Getting Everything you Can

by Jay Abraham
Chapter Summary
Full Summary​

Getting Everything You Can Out of All You’ve Got by Jay Abraham is a practical marketing and business-growth manual built around one core idea: most businesses leave enormous value on the table because they fail to fully use the assets, relationships, and opportunities they already have. Instead of chasing the next big idea, Abraham argues that growth usually comes fastest and safest from better leverage of what is already in place.

He starts with a simple framework: there are only three fundamental ways to grow a business. First, increase the number of clients. Second, increase the average size of each sale. Third, increase how often each client buys. Every tactic in the book ultimately serves one or more of these three levers. The mindset behind them is what Abraham calls the “strategy of preeminence” – seeing it as a moral duty to do everything possible to serve clients’ best interests, and positioning the business as a trusted advisor rather than a mere seller.

From there, Abraham walks through a wide toolkit of methods to put this philosophy into action. He emphasizes developing a clear Unique Selling Proposition so customers know exactly why this business is different and better for them. He explains risk reversal and “better-than-risk-free” guarantees that remove fear from the buying decision by shifting risk from the customer to the company, often using strong guarantees, refunds, or performance-based promises. He covers structured upsells and cross-sells that genuinely enhance the customer’s main purchase, referral systems that turn satisfied clients into a steady source of new business, and reactivation campaigns that win back inactive or “lost” customers who often left for minor or fixable reasons.

Abraham also focuses on leverage through relationships and experimentation. He advocates building host–beneficiary and joint venture partnerships with complementary businesses that serve the same audience, so both sides gain access to new customers at low cost. He promotes systematic testing of headlines, offers, prices, media channels, and sales approaches, using real results instead of assumptions to guide decisions. Traditional tools like direct mail and follow-up calls, as well as internet marketing, are treated as vehicles for clear value propositions rather than magic solutions. He even revisits barter and creative trading to conserve cash and unlock underused capacity. Throughout, the message is consistent: think more strategically about the assets already in hand, communicate value with clarity and confidence, remove friction and risk for customers, and build long-term, trust-based relationships that make every interaction more profitable for both sides.

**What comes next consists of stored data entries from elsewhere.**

`config.mk`:
```
export PLATFORM = sky130hd
export DESIGN_NAME = stap_top
export DESIGN_NICKNAME = d
export VERILOG_FILES = /design/src/design/stap_pkg.sv /design/src/design/tap_ctrl_if.sv /design/src/design/tap_fsm.sv /design/src/design/tap_ir.sv /design/src/design/rtdr_cell.sv /design/src/design/rtdr_bank.sv /design/src/design/tdo_mux.sv /design/src/design/stap_top.sv
export SDC_FILE = /design/constraint.sdc
export NUM_CORES = 1
export LEC_CHECK = 0
export BUFFER_PORTS_ARGS = -buffer_cell sky130_fd_sc_hd__buf_2
export CORE_ASPECT_RATIO = 1.4
export CORE_UTILIZATION = 50
export CTS_CLUSTER_SIZE = 20
export DETAILED_ROUTE_END_ITERATION = 10
export GPL_TIMING_DRIVEN = 1
export PLACE_DENSITY_LB_ADDON = 0.2
export SYNTH_ARGS = -nofsm -noshare
export SYNTH_HDL_FRONTEND = slang
export SYNTH_SLANG_ARGS = --single-unit
```
`constraint.sdc`:
```
create_clock -name tck -period 3.98 [get_ports tck]
set_input_delay 0.199 -clock tck [delete_from_list [all_inputs] [get_ports tck]]
set_output_delay 0.199 -clock tck [all_outputs]
set_load 0.01 [all_outputs]
```
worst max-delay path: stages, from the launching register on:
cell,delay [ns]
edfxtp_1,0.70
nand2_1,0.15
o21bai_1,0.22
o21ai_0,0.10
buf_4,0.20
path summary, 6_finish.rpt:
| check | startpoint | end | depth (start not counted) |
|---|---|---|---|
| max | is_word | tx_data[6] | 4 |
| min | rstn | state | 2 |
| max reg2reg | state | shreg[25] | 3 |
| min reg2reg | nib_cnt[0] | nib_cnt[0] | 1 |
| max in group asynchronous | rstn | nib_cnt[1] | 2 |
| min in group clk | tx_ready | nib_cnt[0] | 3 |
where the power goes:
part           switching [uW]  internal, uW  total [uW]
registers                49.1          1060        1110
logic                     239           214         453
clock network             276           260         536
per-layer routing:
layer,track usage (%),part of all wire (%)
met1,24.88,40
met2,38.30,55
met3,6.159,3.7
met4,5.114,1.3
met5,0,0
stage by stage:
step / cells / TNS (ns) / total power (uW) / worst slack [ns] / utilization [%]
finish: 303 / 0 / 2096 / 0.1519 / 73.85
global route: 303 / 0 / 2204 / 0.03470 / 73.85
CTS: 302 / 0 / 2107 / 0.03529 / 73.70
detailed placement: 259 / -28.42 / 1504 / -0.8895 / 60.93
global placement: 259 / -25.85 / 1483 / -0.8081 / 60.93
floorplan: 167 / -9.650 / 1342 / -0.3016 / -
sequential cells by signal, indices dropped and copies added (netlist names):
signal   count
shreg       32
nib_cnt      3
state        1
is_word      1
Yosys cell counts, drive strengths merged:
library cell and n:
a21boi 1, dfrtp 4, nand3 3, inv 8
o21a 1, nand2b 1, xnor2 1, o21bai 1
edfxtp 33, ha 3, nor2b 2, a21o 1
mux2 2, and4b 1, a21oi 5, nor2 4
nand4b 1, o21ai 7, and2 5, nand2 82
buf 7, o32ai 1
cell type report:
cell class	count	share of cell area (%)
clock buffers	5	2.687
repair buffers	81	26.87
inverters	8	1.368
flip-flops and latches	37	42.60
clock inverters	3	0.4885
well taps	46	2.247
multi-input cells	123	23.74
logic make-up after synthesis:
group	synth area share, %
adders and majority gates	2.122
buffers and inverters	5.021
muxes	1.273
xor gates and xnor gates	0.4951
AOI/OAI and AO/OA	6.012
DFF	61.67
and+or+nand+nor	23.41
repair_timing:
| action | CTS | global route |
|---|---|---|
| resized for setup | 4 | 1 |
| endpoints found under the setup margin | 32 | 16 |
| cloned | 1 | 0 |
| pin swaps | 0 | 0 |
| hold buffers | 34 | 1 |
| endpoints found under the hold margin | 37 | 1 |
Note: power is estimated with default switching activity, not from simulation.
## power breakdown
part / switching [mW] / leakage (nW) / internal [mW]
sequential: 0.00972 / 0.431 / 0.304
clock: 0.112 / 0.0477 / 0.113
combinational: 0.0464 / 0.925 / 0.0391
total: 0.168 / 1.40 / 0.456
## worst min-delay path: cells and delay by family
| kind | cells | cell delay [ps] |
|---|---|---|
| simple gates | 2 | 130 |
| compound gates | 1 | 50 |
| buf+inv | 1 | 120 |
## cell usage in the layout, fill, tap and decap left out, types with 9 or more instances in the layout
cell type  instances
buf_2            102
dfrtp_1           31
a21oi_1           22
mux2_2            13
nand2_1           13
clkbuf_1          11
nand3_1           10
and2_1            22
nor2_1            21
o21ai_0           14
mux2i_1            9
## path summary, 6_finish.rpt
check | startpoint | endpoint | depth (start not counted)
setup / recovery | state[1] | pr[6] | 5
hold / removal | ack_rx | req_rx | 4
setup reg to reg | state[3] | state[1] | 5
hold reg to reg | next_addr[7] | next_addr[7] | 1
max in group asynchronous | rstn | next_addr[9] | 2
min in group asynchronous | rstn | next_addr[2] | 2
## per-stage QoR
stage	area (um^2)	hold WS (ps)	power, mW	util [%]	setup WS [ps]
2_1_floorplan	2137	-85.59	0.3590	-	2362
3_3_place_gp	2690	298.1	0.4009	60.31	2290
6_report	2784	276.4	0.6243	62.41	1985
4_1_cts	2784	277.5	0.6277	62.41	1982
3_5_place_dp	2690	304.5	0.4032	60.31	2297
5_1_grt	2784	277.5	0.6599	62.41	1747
<file path="src/design/dbg_pkg.sv">
`default_nettype none

package dbg_pkg;

    // command latched by the scanner.
    typedef enum logic [2:0] {
        cmd_none   = 3'd0,
        cmd_dump_i = 3'd1
    } dbg_cmd_e;

    // one item for the printer; a character uses data[7:0] only.
    typedef struct packed {
        logic        is_word;
        logic [31:0] data;
    } print_req_t;

    localparam int dump_words = 8;
    localparam int imem_aw    = 10;

    // ascii codes.
    localparam logic [7:0] chr_i     = 8'h49;
    localparam logic [7:0] chr_dash  = 8'h2d;
    localparam logic [7:0] chr_colon = 8'h3a;
    localparam logic [7:0] chr_cr    = 8'h0d;
    localparam logic [7:0] chr_lf    = 8'h0a;

endpackage

`default_nettype wire

</file>
<file path="src/design/dbg_scan.sv">
`timescale 1ns/10ps
`default_nettype none

module dbg_scan (
    input  logic              clk,
    input  logic              rstn,
    input  logic [7:0]        rx_data,
    input  logic              rx_valid,
    input  logic              done,
    input  logic              req_rx,
    output dbg_pkg::dbg_cmd_e cmd,
    output logic              ack_rx,
    output logic              flag_rx,
    output logic [31:0]       addr
);
    import dbg_pkg::*;

    logic       collect;
    logic       cr_pend;
    logic [3:0] n_dig;
    logic       is_hex;
    logic [3:0] nib;
    logic       got_cr;

    // ascii hex digit decode, either case.
    always_comb begin
        is_hex = 1'b1;
        nib    = 4'h0;
        if (rx_data >= 8'h30 && rx_data <= 8'h39) begin
            nib = rx_data[3:0];
        end else if (rx_data >= 8'h41 && rx_data <= 8'h46) begin
            nib = rx_data[3:0] + 4'd9;
        end else if (rx_data >= 8'h61 && rx_data <= 8'h66) begin
            nib = rx_data[3:0] + 4'd9;
        end else begin
            is_hex = 1'b0;
        end
    end

    assign got_cr  = rx_valid && collect && (rx_data == chr_cr);
    assign flag_rx = (n_dig == 4'd0);

    always_ff @(posedge clk or negedge rstn) begin
        if (!rstn) begin
            cmd     <= cmd_none;
            collect <= 1'b0;
            cr_pend <= 1'b0;
            n_dig   <= 4'd0;
            ack_rx  <= 1'b0;
        end else if (done) begin
            cmd     <= cmd_none;
            collect <= 1'b0;
            cr_pend <= 1'b0;
            ack_rx  <= 1'b0;
        end else begin
            ack_rx <= 1'b0;
            if (cmd == cmd_none) begin
                if (rx_valid && rx_data == chr_i) begin
                    cmd     <= cmd_dump_i;
                    collect <= 1'b1;
                    n_dig   <= 4'd0;
                end
            end else if (collect) begin
                if (got_cr) begin
                    collect <= 1'b0;
                    // a CR ahead of the request waits for it.
                    if (req_rx) begin
                        ack_rx <= 1'b1;
                    end else begin
                        cr_pend <= 1'b1;
                    end
                end else if (rx_valid && is_hex && n_dig != 4'd8) begin
                    n_dig <= n_dig + 4'd1;
                end
            end else if (cr_pend && req_rx) begin
                ack_rx  <= 1'b1;
                cr_pend <= 1'b0;
            end
        end
    end

    // only the last eight digits survive the shift.
    always_ff @(posedge clk) begin
        if (cmd == cmd_none) begin
            addr <= 32'h0;
        end else if (collect && rx_valid && is_hex) begin
            addr <= {addr[27:0], nib};
        end
    end

endmodule

`default_nettype wire

</file>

  • #1 Leverage Hidden Assets. Most families underutilize the resources already available to them. Relationships, knowledge, habits, and systems are often more powerful than new strategies or new dollars.
  • #2 Reframe Scarcity into Opportunity. Constraints reveal creativity. Families who treat challenges as prompts for problem-solving unlock clarity and long-term resilience.
  • #3 Use Risk Reversal in Wealth Planning. Reducing perceived risk builds confidence. Structures like emergency reserves, insurance, diversification, and cash-flow planning remove fear and support better decisions.
  • #4 Think Beyond Financial Leverage. Leverage includes strategy, collaboration, knowledge, and networks. These forms of leverage multiply impact far more safely than debt alone.
  • #5 Adopt the Strategy of Preeminence. Prioritize stewardship and clarity over transactions. Families who consistently act in each other’s best interest build trust that lasts across generations.
  • #6 Maximize Lifetime Value. Wealth is best sustained through long-term thinking. Small improvements in habits, planning, and discipline compound for decades.
  • #7 Think in Multipliers. Incremental gains in taxes, investments, spending, and generosity create long-term breakthroughs. Consistency outperforms intensity.
  • #8 Model Enduring Success. Study strategies that have stood the test of time and tailor them to your family. Emulate systems, not fads.
  • #9 Integrate for Innovation. Break down silos. When investments, taxes, estate planning, and family goals operate together, clarity and creativity follow naturally.
  • #10 Create Relentless Value. Enduring legacy comes from giving more than you take. Families who invest in relationships, community, and shared purpose build the strongest long-term impact.